DA. Supplementary Table 3 showed DA values of each fiber tract. The left ATR, bilateral CST, forceps minor, left IFOF, left ILF, left SLF, and left UF displayed significant differences between HC, aMCI, and AD. The further post-hoc analyses were also listed in Supplementary Table 3.

Significant alterations in the point-wise comparison (FDR correction, p < 0.05) were mainly located in these tracts as follows: (1) the anterior component of the left ATR (nodes 1–27); (2) the anterior component of the right ATR (nodes 1–9); (3) the superior portion of the left CST (nodes 71–100); (4) the superior portion of the right CST (nodes 80–88; nodes 92–100); (5) the posterior component of the left CC (nodes 1–10); (6) the widespread distribution of the forceps minor (nodes 1–12; nodes 43–53; nodes 92–100); (7) the anterior and posterior component of the left IFOF (nodes 5–10; nodes 65–69; nodes 93–100); (8) the anterior component of the right IFOF (nodes 85–89); (9) the frontal lobe portion of the left UF (nodes 75–91) (Supplementary Figure 1). The further post-hoc comparisons were listed in Table 3.

DR. Supplementary Table 4 showed that the three groups exhibited significant differences in the left CC and left ILF. The further multiple comparisons were showed in Supplementary Table 4.

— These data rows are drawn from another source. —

--- src/rtl/regbank_pkg.sv ---
// Shared constants and helpers for the register bank and its hex display scanner.
package regbank_pkg;

    localparam logic [0:6] SSEG_OFF   = 7'b1111111;
    localparam logic [5:0] AN_OFF     = 6'b111111;
    localparam int unsigned MAX_DIGITS = 6;

    // One display digit per 4 bits of register width.
    function automatic int unsigned nd_of(input int unsigned dataW);
        return dataW / 4;
    endfunction

    // Active-low segment pattern, bit 0 = segment a, bit 6 = segment g.
    function automatic logic [0:6] hex_to_sseg(input logic [3:0] nib);
        logic [0:6] seg;
        case (nib)
            4'h0: seg = 7'b0000001;
            4'h1: seg = 7'b1001111;
            4'h2: seg = 7'b0010010;
            4'h3: seg = 7'b0000110;
            4'h4: seg = 7'b1001100;
            4'h5: seg = 7'b0100100;
            4'h6: seg = 7'b0100000;
            4'h7: seg = 7'b0001111;
            4'h8: seg = 7'b0000000;
            4'h9: seg = 7'b0000100;
            4'hA: seg = 7'b0001000;
            4'hB: seg = 7'b1100000;
            4'hC: seg = 7'b0110001;
            4'hD: seg = 7'b1000010;
            4'hE: seg = 7'b0110000;
            default: seg = 7'b0111000;
        endcase
        return seg;
    endfunction

endpackage

--- src/rtl/regbank_sseg_scan.sv ---
// Multiplexed seven-segment scanner: walks 2*ND digits of a {Ra,Rb} bus, one per tick.
module sseg_scan
    import regbank_pkg::*;
#(
    parameter int unsigned SCAN_DIV = 50000,
    parameter int unsigned ND       = 1
) (
    input  logic            clk,
    input  logic            rst,
    input  logic [8*ND-1:0] datIn,
    output logic [5:0]      an,
    output logic [0:6]      sseg
);

    localparam int unsigned CNT_W = $clog2(SCAN_DIV);
    localparam int unsigned NDIG  = 2 * ND;
    localparam int unsigned IDX_W = 3;

    typedef enum logic {OFF, SCAN} scanState_t;

    scanState_t       state, nextState;
    logic [CNT_W-1:0] cnt;
    logic [IDX_W-1:0] idx, nextIdx, showIdx;
    logic [5:0]       nextAn;
    logic [0:6]       nextSseg;
    logic [3:0]       nibble;
    logic             tick;

    assign tick = (cnt == CNT_W'(SCAN_DIV - 1));

    // Free-running prescaler producing one tick every SCAN_DIV clocks.
    always_ff @(posedge clk or negedge rst) begin
        if (!rst) cnt <= '0;
        else      cnt <= tick ? '0 : cnt + CNT_W'(1);
    end

    // State, digit index and display outputs; an and sseg load together.
    always_ff @(posedge clk or negedge rst) begin
        if (!rst) begin
            state <= OFF;
            idx   <= '0;
            an    <= AN_OFF;
            sseg  <= SSEG_OFF;
        end else begin
            state <= nextState;
            idx   <= nextIdx;
            an    <= nextAn;
            sseg  <= nextSseg;
        end
    end

    // Next digit selection, nibble mux and segment/anode decode.
    always_comb begin
        nextState = state;
        nextIdx   = idx;
        nextAn    = an;
        nextSseg  = sseg;
        showIdx   = idx;
        nibble    = '0;
        case (state)
            OFF: begin
                if (tick) begin
                    nextState = SCAN;
                    showIdx   = '0;
                end
            end
            SCAN: begin
                if (tick) showIdx = (idx == IDX_W'(NDIG - 1)) ? '0 : idx + IDX_W'(1);
            end
            default: nextState = OFF;
        endcase
        for (int d = 0; d < NDIG; d++) begin
            if (IDX_W'(d) == showIdx) nibble = datIn[4*d +: 4];
        end
        if (tick) begin
            nextIdx  = showIdx;
            nextAn   = AN_OFF & ~(6'(1) << showIdx);
            nextSseg = hex_to_sseg(nibble);
        end
    end

endmodule

--- src/rtl/regbank_sseg.sv ---
// Parametrised register file with two registered read ports, write-first forwarding and hex display.
module regbank_sseg
    import regbank_pkg::*;
#(
    parameter int unsigned DATA_W   = 4,
    parameter int unsigned ADDR_W   = 3,
    parameter int unsigned ZERO_R0  = 0,
    parameter int unsigned SCAN_DIV = 50000
) (
    input  logic              clk,
    input  logic              rst,
    input  logic [ADDR_W-1:0] addrRa,
    input  logic [ADDR_W-1:0] addrRb,
    input  logic [ADDR_W-1:0] addrW,
    input  logic [DATA_W-1:0] datW,
    input  logic              RegWrite,
    output logic [DATA_W-1:0] datOutRa,
    output logic [DATA_W-1:0] datOutRb,
    output logic [0:6]        sseg,
    output logic [5:0]        an
);

    localparam int unsigned DEPTH = 2 ** ADDR_W;
    localparam int unsigned ND    = nd_of(DATA_W);

    logic [DATA_W-1:0] regs [DEPTH];
    logic              wrEn;

    // Writes to a hard-wired zero register are dropped and never forwarded.
    assign wrEn = RegWrite && !((ZERO_R0 != 0) && (addrW == '0));

    // Register array; reset default i mod 2^DATA_W leaves register 0 at zero.
    always_ff @(posedge clk or negedge rst) begin
        if (!rst) begin
            for (int i = 0; i < DEPTH; i++) regs[i] <= DATA_W'(i);
        end else if (wrEn) begin
            regs[addrW] <= datW;
        end
    end

    // Registered read ports with write-first bypass.
    always_ff @(posedge clk or negedge rst) begin
        if (!rst) begin
            datOutRa <= '0;
            datOutRb <= '0;
        end else begin
            datOutRa <= (wrEn && (addrW == addrRa)) ? datW : regs[addrRa];
            datOutRb <= (wrEn && (addrW == addrRb)) ? datW : regs[addrRb];
        end
    end

    sseg_scan #(
        .SCAN_DIV(SCAN_DIV),
        .ND      (ND)
    ) u_scan (
        .clk  (clk),
        .rst  (rst),
        .datIn({datOutRa, datOutRb}),
        .an   (an),
        .sseg (sseg)
    );

endmodule

--- config.mk ---
export PLATFORM = sky130hd
export DESIGN_NAME = regbank_sseg
export DESIGN_NICKNAME = d
export VERILOG_FILES = /design/src/rtl/regbank_pkg.sv /design/src/rtl/regbank_sseg_scan.sv /design/src/rtl/regbank_sseg.sv
export SDC_FILE = /design/constraint.sdc
export NUM_CORES = 1
export LEC_CHECK = 0
export BUFFER_PORTS_ARGS = -buffer_cell sky130_fd_sc_hd__buf_4
export CAP_MARGIN = 10
export CORE_ASPECT_RATIO = 0.75
export CORE_MARGIN = 2
export CORE_UTILIZATION = 61
export CTS_CLUSTER_DIAMETER = 120
export DETAILED_ROUTE_END_ITERATION = 10
export PLACE_DENSITY = 0.78
export SLEW_MARGIN = 20
export SYNTH_ARGS = -nofsm -noshare
export SYNTH_HDL_FRONTEND = slang
export SYNTH_HIERARCHICAL = 1
export SYNTH_SLANG_ARGS = --single-unit
--- constraint.sdc ---
create_clock -name clk -period 5.4 [get_ports clk]
set_clock_uncertainty 0.2 [all_clocks]
set_input_delay 1.62 -clock clk [delete_from_list [all_inputs] [get_ports clk]]
set_output_delay 1.62 -clock clk [all_outputs]
set_load 0.01 [all_outputs]
==> results.cfg, run 1 <==
[power]
internal_power_mw = 1.09
power_per_cell_area_nw_per_um2 = 332
ir_worst_vdd_mv = 0.178
sequentialPowerShare_pct = 46.5
power.combinational.fraction_pct = 21.5
power.share.switching_pct = 27.2
clock_power_share_pct = 32.0
p_switching_mw = 0.407
total_leakage_power_nw = 2.00

[detailed_routing]
route.antenna.remaining_nets = 0
wl_per_cell_um = 18.1
met3WireLength_um = 445
met2_wirelength_um = 3420
viasPerCell = 6.10
route.final.wire_length_um = 7720
drtPass1Iterations = 4
wl_met1_um = 3760
top_signal_layer_used = met4
initialDrtViolationCount = 188
total_number_of_vias = 2600
post-route-drc-count = 0

[finish]
layout-drive-gt1-share_pct = 39.4
n_antenna_cell = 0
fin_util_pct = 71.2
syn2layout_area_growth_pct = 12.5
layout.cells.most_common_list = 49 x sky130_fd_sc_hd__mux2_2, 48 x sky130_fd_sc_hd__dfrtp_1, 36 x sky130_fd_sc_hd__buf_4
total_nets_final = 363
count_of_filler_cells_inserted_in_the_layout = 443
seqCellArea_um2 = 1860
final_common_cell = sky130_fd_sc_hd__mux2_2
multiInputGateArea_um2 = 2040

[run_status]
status = completed

[synth]
synth.yosys.seq_area_share_pct = 46.2
syn-mean-instance-area_um2 = 12.9
synth_area_um2 = 4020
yosys.cell_types.count = 54
postSynthNetCount = 334
syn-instance-count = 311
synth_edf_count = 0
yosys_most_used_dff = sky130_fd_sc_hd__dfrtp_1
ys_async_sr_fraction_pct = 100
synthesis.yosys.warnings = 6
synth-seq-cells = 73

[grt]
track_usage_pct = 23.4
grt_antenna_before_repair = 0
grt_start_max_net_pins = 74
grt_pass1_vias = 2504
grt_first_pass_wirelength_um = 12900
overflow = 0

[place]
dp_wirelength_um = 5450
routabilityCongestion = 0.888
io_buffer_count = 36

[clocking]
cts.repair_timing.setup_buffer_count = 0
clock_sinks = 73
cts.reportedPaths.clkPinSlew_ns = 0.08
tritoncts = done
holdBufCountCts = 0
cts_max_path_buffers = 2
worst_skew_pair.late_latency_ns = 0.36
h-tree-depth = 3
cts_bufs_inserted = 9
cts_repair_resized_insts = 0
library_cell_used_as_clock_root_buffer = sky130_fd_sc_hd__clkbuf_8

[worst_setup_path]
r2r_setup_slack_ns = 1.75
worstSetupPathType = register to register
r2r_end = u_scan/sseg[0]$_DFFE_PN1N_
worstReg2RegStart = u_scan/cnt[0]$_DFF_PN0_
worstPathMaxFanout = 20
setup.worst_path.end = u_scan/sseg[0]$_DFFE_PN1N_
setup.worst_path.start = u_scan/cnt[0]$_DFF_PN0_
setup.worst_path.start_class = register
crit_required_ns = 5.47
critPathCaptureType = register
critPathArrivalTime_ns = 3.72
worst-r2r-cell-count = 11

[floorplan]
die_area_um2 = 7260
pin_count = 37
initial_core_util_pct = 63.3
dieWidth_um = 97.7
core_um2 = 6350
rows = 25
die-height_um = 74.3

[timing]
max_clock_freq_mhz = 274
rsz0062_at_grt = false
timing_worst_slew_pin_value_ns = 0.870
setup-violations-final = 0
finalMaxSlewViolations = 0
worst_slew_slack_as_a_fraction_of_its_limit_pct = 42.0
finalCriticalPeriod_ns = 3.65
setup_total_negative_slack_ns = 0
finalHoldViolations = 0
final.period_utilization_pct = 67.6

[hold_path]
holdCritPathClass = register to register

[flow_run]
cap_viol_max_count = 0
## metal layers
| layer | vias up | track usage (%) |
|---|---|---|
| met5 | - | 0 |
| met4 | 0 | 7.25 |
| met3 | 9 | 7.24 |
| met2 | 60 | 34.1 |
| met1 | 1307 | 34.3 |
| li1 | 1224 | - |
## worst max-delay path, stage by stage (launching register included)
cell	delay, ns
sky130_fd_sc_hd__dfrtp_1	0.37
sky130_fd_sc_hd__ha_1	0.18
sky130_fd_sc_hd__and3_1	0.27
sky130_fd_sc_hd__nand4_2	0.46
sky130_fd_sc_hd__mux2_2	0.56
sky130_fd_sc_hd__a22oi_1	0.49
sky130_fd_sc_hd__inv_1	0.15
sky130_fd_sc_hd__ha_1	0.28
sky130_fd_sc_hd__inv_1	0.11
sky130_fd_sc_hd__a221oi_1	0.07
sky130_fd_sc_hd__a2111oi_2	0.35
sky130_fd_sc_hd__a211oi_1	0.08
## flip-flops by register name, summed over array words and instances, names as in the netlist
| register | cells |
|---|---|
| datOutRa | 4 |
| u_scan/sseg | 7 |
| u_scan/idx | 3 |
| regs | 32 |
| datOutRb | 4 |
| u_scan/cnt | 16 |
| u_scan/an | 6 |
| u_scan/state | 1 |
## power groups by stage
| stage | clock network (mW) | registers [mW] | logic [mW] |
|---|---|---|---|
| detailed placement | 0 | 0.706 | 0.319 |
| global route | 0.512 | 0.708 | 0.349 |
| global placement | 0 | 0.699 | 0.315 |
| CTS | 0.495 | 0.696 | 0.322 |
| finish | 0.480 | 0.697 | 0.322 |
| floorplan | 0 | 0.690 | 0.225 |
## cell usage after synthesis, types with 2 or more instances
library cell | instances | share of area [%]
sky130_fd_sc_hd__a211oi_1 | 3 | 0.56
sky130_fd_sc_hd__a21oi_1 | 2 | 0.25
sky130_fd_sc_hd__a221o_1 | 2 | 0.50
sky130_fd_sc_hd__a22o_1 | 4 | 0.87
sky130_fd_sc_hd__a22oi_1 | 2 | 0.37
sky130_fd_sc_hd__a31oi_1 | 2 | 0.31
sky130_fd_sc_hd__and2_1 | 2 | 0.31
sky130_fd_sc_hd__and3_1 | 6 | 0.93
sky130_fd_sc_hd__and4bb_1 | 2 | 0.62
sky130_fd_sc_hd__buf_1 | 4 | 0.37
sky130_fd_sc_hd__buf_2 | 2 | 0.25
sky130_fd_sc_hd__buf_6 | 3 | 0.84
sky130_fd_sc_hd__clkbuf_1 | 9 | 0.84
sky130_fd_sc_hd__dfrtp_1 | 48 | 30
sky130_fd_sc_hd__dfstp_2 | 25 | 16
sky130_fd_sc_hd__ha_1 | 7 | 2.2
sky130_fd_sc_hd__inv_1 | 7 | 0.65
sky130_fd_sc_hd__mux2_2 | 49 | 14
sky130_fd_sc_hd__mux2i_1 | 2 | 0.50
sky130_fd_sc_hd__mux4_1 | 16 | 10
sky130_fd_sc_hd__nand2_1 | 17 | 1.6
sky130_fd_sc_hd__nand2b_1 | 3 | 0.47
sky130_fd_sc_hd__nand3_1 | 8 | 1.0
sky130_fd_sc_hd__nand4_1 | 5 | 0.78
sky130_fd_sc_hd__nand4b_1 | 3 | 0.65
sky130_fd_sc_hd__nor2_1 | 18 | 1.7
sky130_fd_sc_hd__nor2b_1 | 2 | 0.31
sky130_fd_sc_hd__nor3_1 | 4 | 0.50
sky130_fd_sc_hd__nor3b_1 | 2 | 0.37
sky130_fd_sc_hd__nor3b_2 | 2 | 0.62
sky130_fd_sc_hd__nor4_1 | 2 | 0.31
sky130_fd_sc_hd__o21ai_0 | 7 | 0.87
sky130_fd_sc_hd__or2_2 | 2 | 0.31
sky130_fd_sc_hd__xnor2_1 | 10 | 2.2
sky130_fd_sc_hd__xor2_1 | 10 | 2.2
## layout make-up
cell class                      count  area share, %
Timing Repair Buffer               36           5.98
Inverter                            7          0.581
Multi-Input combinational cell    213           45.2
Clock buffer                       12           3.21
Clock inverter                      4           1.72
Sequential cell                    73           41.1
Tap cell                           81           2.24
## how the worst min path moves through the flow
stage                       startpoint                       to  slack [ns]  cells after the start
6_report       u_scan/cnt[0]$_DFF_PN0_  u_scan/cnt[0]$_DFF_PN0_        0.26                      1
5_1_grt        u_scan/cnt[0]$_DFF_PN0_  u_scan/cnt[0]$_DFF_PN0_        0.28                      1
4_1_cts        u_scan/cnt[0]$_DFF_PN0_  u_scan/cnt[0]$_DFF_PN0_        0.27                      1
3_5_place_dp   u_scan/cnt[0]$_DFF_PN0_  u_scan/cnt[0]$_DFF_PN0_        0.25                      1
3_3_place_gp   u_scan/cnt[0]$_DFF_PN0_  u_scan/cnt[0]$_DFF_PN0_        0.24                      1
2_1_floorplan  u_scan/cnt[0]$_DFF_PN0_  u_scan/cnt[0]$_DFF_PN0_        0.23                      1
## logic make-up (layout without fill, tap and decap cells)
kind of cell             Yosys count  after routing  share of synthesized area, %
AND/OR/NAND/NOR                   82             82                          11.8
flip-flops                        73             73                          46.2
multiplexers                      68             68                          25.1
AO/OA/AOI/OAI                     36             36                          7.35
buffers and inverters             25             59                          2.96
XOR/XNOR                          20             20                          4.36
adder cells (fa/ha/maj)            7              7                          2.18
## per-stage QoR
| stage | total power, mW | std cells | hold WS, ns | cell area [µm²] | worst slack, ns |
|---|---|---|---|---|---|
| final | 1.50 | 426 | 0.259 | 4520 | 1.75 |
| after global routing | 1.57 | 426 | 0.280 | 4520 | 1.48 |
| after CTS | 1.51 | 426 | 0.266 | 4520 | 1.78 |
| after detailed placement | 1.03 | 410 | 0.255 | 4300 | 1.81 |
| after global placement | 1.01 | 410 | 0.236 | 4300 | 1.94 |
| after floorplan | 0.916 | 311 | 0.225 | 4020 | 2.30 |
(Power assumes the default switching activity.)
==> run 2: changes to the inputs <==
ABC_AREA = 1   (was not set)
CORE_UTILIZATION = 54   (was 61)
PLACE_DENSITY = 0.72   (was 0.78)
clock period = 3.25 ns   (was 5.4 ns; I/O delays follow)
==> run 2 against run 1 <==
Net effect:
- clock power grew 43%
- cell count increased by 67%
- sequential share of layout area down 2.0 points
==> results.cfg, run 2 <==
[grt]
overflow = 0
grt_first_pass_wirelength_um = 17900
grt_start_max_net_pins = 74
track_usage_pct = 27.3
grt_antenna_before_repair = 0
grt_pass1_vias = 3595

[place]
dp_cells = 697
routabilityCongestion = 1.10
io_buffer_count = 36
placed_cell_area_um2 = 4570
dp_wirelength_um = 7600

[synth]
yosys.area_share.xor_xnor_pct = 0.620
synth.mux.area_fraction_pct = 0
synth_simple_gate_area_share_pct = 37.7
synth_top_cells_by_count = 192 x sky130_fd_sc_hd__nand2_1, 76 x sky130_fd_sc_hd__nand3_1, 67 x sky130_fd_sc_hd__inv_1
synth-seq-cells = 73
synthMostInstantiatedCell = sky130_fd_sc_hd__nand2_1
synth_area_leader_cell = sky130_fd_sc_hd__dfrtp_1
yosys.cell_types.count = 40
synth.yosys.seq_area_share_pct = 43.9
synth_area_um2 = 4240
ys_async_sr_fraction_pct = 100
netlist_top_cells_area = sky130_fd_sc_hd__dfrtp_1 28%, sky130_fd_sc_hd__nand2_1 17%, sky130_fd_sc_hd__dfstp_2 16%, sky130_fd_sc_hd__nand3_1 9.0%, sky130_fd_sc_hd__inv_1 5.9%
synth_edf_count = 0
postSynthNetCount = 593
synth_top_cell_area_share_pct = 28.4
synthesis.yosys.warnings = 6
synth_area_in_compound_gates_pct = 7.06
synth_top_family_by_area = simple AND/OR/NAND/NOR gates
syn-mean-instance-area_um2 = 7.43
yosys_most_used_dff = sky130_fd_sc_hd__dfrtp_1
synthAdderAreaFrac_pct = 2.07
syn-instance-count = 570

[worst_setup_path]
worst-r2r-cell-count = 17
setup.worst_path.end = u_scan/sseg[0]$_DFFE_PN1N_
setup.worst_path.start_class = register
worstSetupPathType = register to register
crit_required_ns = 3.34
r2r_end = u_scan/sseg[0]$_DFFE_PN1N_
critPathCaptureType = register
critPathArrivalTime_ns = 2.88
r2r_setup_slack_ns = 0.46
worstPathMaxFanout = 19
setup.worst_path.start = u_scan/cnt[0]$_DFF_PN0_
worstReg2RegStart = u_scan/cnt[0]$_DFF_PN0_

[clocking]
worst_skew_pair.late_latency_ns = 0.36
clock_sinks = 73
cts.reportedPaths.clkPinSlew_ns = 0.08
cts_max_path_buffers = 2
library_cell_used_as_clock_root_buffer = sky130_fd_sc_hd__clkbuf_8
cts.repair_timing.setup_buffer_count = 0
cts_bufs_inserted = 9
h-tree-depth = 3
cts_repair_resized_insts = 0
holdBufCountCts = 0
tritoncts = done

[floorplan]
core_um2 = 7470
initial_core_util_pct = 56.7
die-height_um = 80.7
dieWidth_um = 106
rows = 27
die_area_um2 = 8580
pin_count = 37

[finish]
finish.instance_area_um2 = 4750
final_common_cell = sky130_fd_sc_hd__nand2_1
flip_flop_count_of_the_largest_register_after_layout = 32
largest_registers = regs (32), u_scan/cnt (16), u_scan/sseg (7)
syn2layout_area_growth_pct = 12.2
layout.cells.most_common_list = 192 x sky130_fd_sc_hd__nand2_1, 76 x sky130_fd_sc_hd__nand3_1, 67 x sky130_fd_sc_hd__inv_1
total_nets_final = 630
finalNonFillerCells = 713
largest_register = regs
n_antenna_cell = 0
layout-drive-gt1-share_pct = 19.4

[power]
total_leakage_power_nw = 2.49
ir_worst_vdd_mv = 0.351
finalPower_mw = 2.22
power_per_cell_area_nw_per_um2 = 468

[timing]
finalCriticalPeriod_ns = 2.79
final.period_utilization_pct = 86.0
hold_ws_ns = 0.271
worst_slew_slack_as_a_fraction_of_its_limit_pct = 36.8
finalMaxSlewViolations = 0
finalHoldViolations = 0
max_clock_freq_mhz = 358
setup_total_negative_slack_ns = 0
timing_worst_slew_pin_value_ns = 0.947
setup-violations-final = 0
rsz0062_at_grt = false

[flow_run]
cap_viol_max_count = 0

[detailed_routing]
route.antenna.remaining_nets = 0
viasPerCell = 5.33
drtPass1Iterations = 5
route.final.wire_length_um = 10500
initialDrtViolationCount = 336
post-route-drc-count = 0
total_number_of_vias = 3800
wl_per_cell_um = 14.8

[run_status]
status = completed

[hold_path]
holdCritPathClass = register to register
-- run 2: report_power, final --
part	internal (mW)	total, mW	switching [mW]
sequential	1.02	1.09	0.0633
combinational	0.162	0.453	0.291
clock	0.340	0.685	0.345
-- run 2: stage by stage --
stage                     setup WS (ns)  util [%]
after CTS                         0.457      63.7
after global routing              0.215      63.7
after global placement            0.603      61.2
after detailed placement          0.510      61.2
after floorplan                   0.841         -
final                             0.455      63.7
-- run 2: layer usage --
layer / track usage, % / part of all wire [%] / vias to the layer above
met5: 0 / 0 / -
met4: 6.32 / 0.97 / 0
met3: 6.82 / 7.0 / 12
met2: 39.4 / 41 / 126
met1: 41.0 / 51 / 1778
li1: - / - / 1884
-- run 2: how the worst min path moves through the flow --
stage                     cells past startpoint  slack [ns]                    endpoint                        from
after detailed placement                      2        0.26  u_scan/sseg[5]$_DFFE_PN1N_  u_scan/sseg[5]$_DFFE_PN1N_
after global routing                          2        0.29  u_scan/sseg[5]$_DFFE_PN1N_  u_scan/sseg[5]$_DFFE_PN1N_
after global placement                        1        0.24     u_scan/cnt[0]$_DFF_PN0_     u_scan/cnt[0]$_DFF_PN0_
after CTS                                     2        0.27  u_scan/sseg[2]$_DFFE_PN1N_  u_scan/sseg[2]$_DFFE_PN1N_
final                                         2        0.27  u_scan/sseg[3]$_DFFE_PN1N_  u_scan/sseg[3]$_DFFE_PN1N_
after floorplan                               1        0.23     u_scan/cnt[0]$_DFF_PN0_     u_scan/cnt[0]$_DFF_PN0_
-- run 2: cell families (layout without fill, tap and decap cells) --
| kind of cell | Yosys count | in the layout |
|---|---|---|
| AND/OR/NAND/NOR | 341 | 341 |
| buffers and inverters | 90 | 132 |
| flip-flops | 73 | 73 |
| AO/OA/AOI/OAI | 56 | 56 |
| adder cells (fa/ha/maj) | 7 | 7 |
| XOR/XNOR | 3 | 3 |
-- run 2: critical path, cell delays in order (launching register included) --
cell and delay [ns]:
sky130_fd_sc_hd__dfrtp_1 0.38, sky130_fd_sc_hd__ha_1 0.23, sky130_fd_sc_hd__nand3_2 0.13, sky130_fd_sc_hd__nor2_4 0.22, sky130_fd_sc_hd__nand2_4 0.19, sky130_fd_sc_hd__nand2_2 0.13, sky130_fd_sc_hd__nand2_4 0.09, sky130_fd_sc_hd__a21oi_2 0.18
sky130_fd_sc_hd__nand3_1 0.13, sky130_fd_sc_hd__nand2_2 0.14, sky130_fd_sc_hd__inv_1 0.08, sky130_fd_sc_hd__ha_1 0.20, sky130_fd_sc_hd__nand3_1 0.15, sky130_fd_sc_hd__nand2_1 0.09, sky130_fd_sc_hd__nand2_1 0.06, sky130_fd_sc_hd__nand2_1 0.04
sky130_fd_sc_hd__nand2_1 0.05, sky130_fd_sc_hd__nand2_1 0.04
-- run 2: final cells by class --
cell class | count | area, µm²
Fill cell | 677 | 2710
Multi-Input combinational cell | 407 | 2010
Sequential cell | 73 | 1860
Inverter | 80 | 304
Timing Repair Buffer | 36 | 270
Clock buffer | 14 | 173
Tap cell | 101 | 126
Clock inverter | 2 | 12.5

In point-wise comparison, significantly altered locations of fiber tracts (FDR correction, p < 0.05) were as follows: (1) the anterior component of the left ATR (nodes 1–9); (2) the anterior component of the right ATR (nodes 1–3); (3) the anterior component of the left CC (nodes 77–81); (4) the posterior component of the right IFOF (nodes 1–6); (5) the frontal lobe portion of the left UF (nodes 91–100); (6) the frontal lobe portion of the right UF (nodes 78–91) (Supplementary Figure 2). The further post-hoc analyses were showed in Table 3.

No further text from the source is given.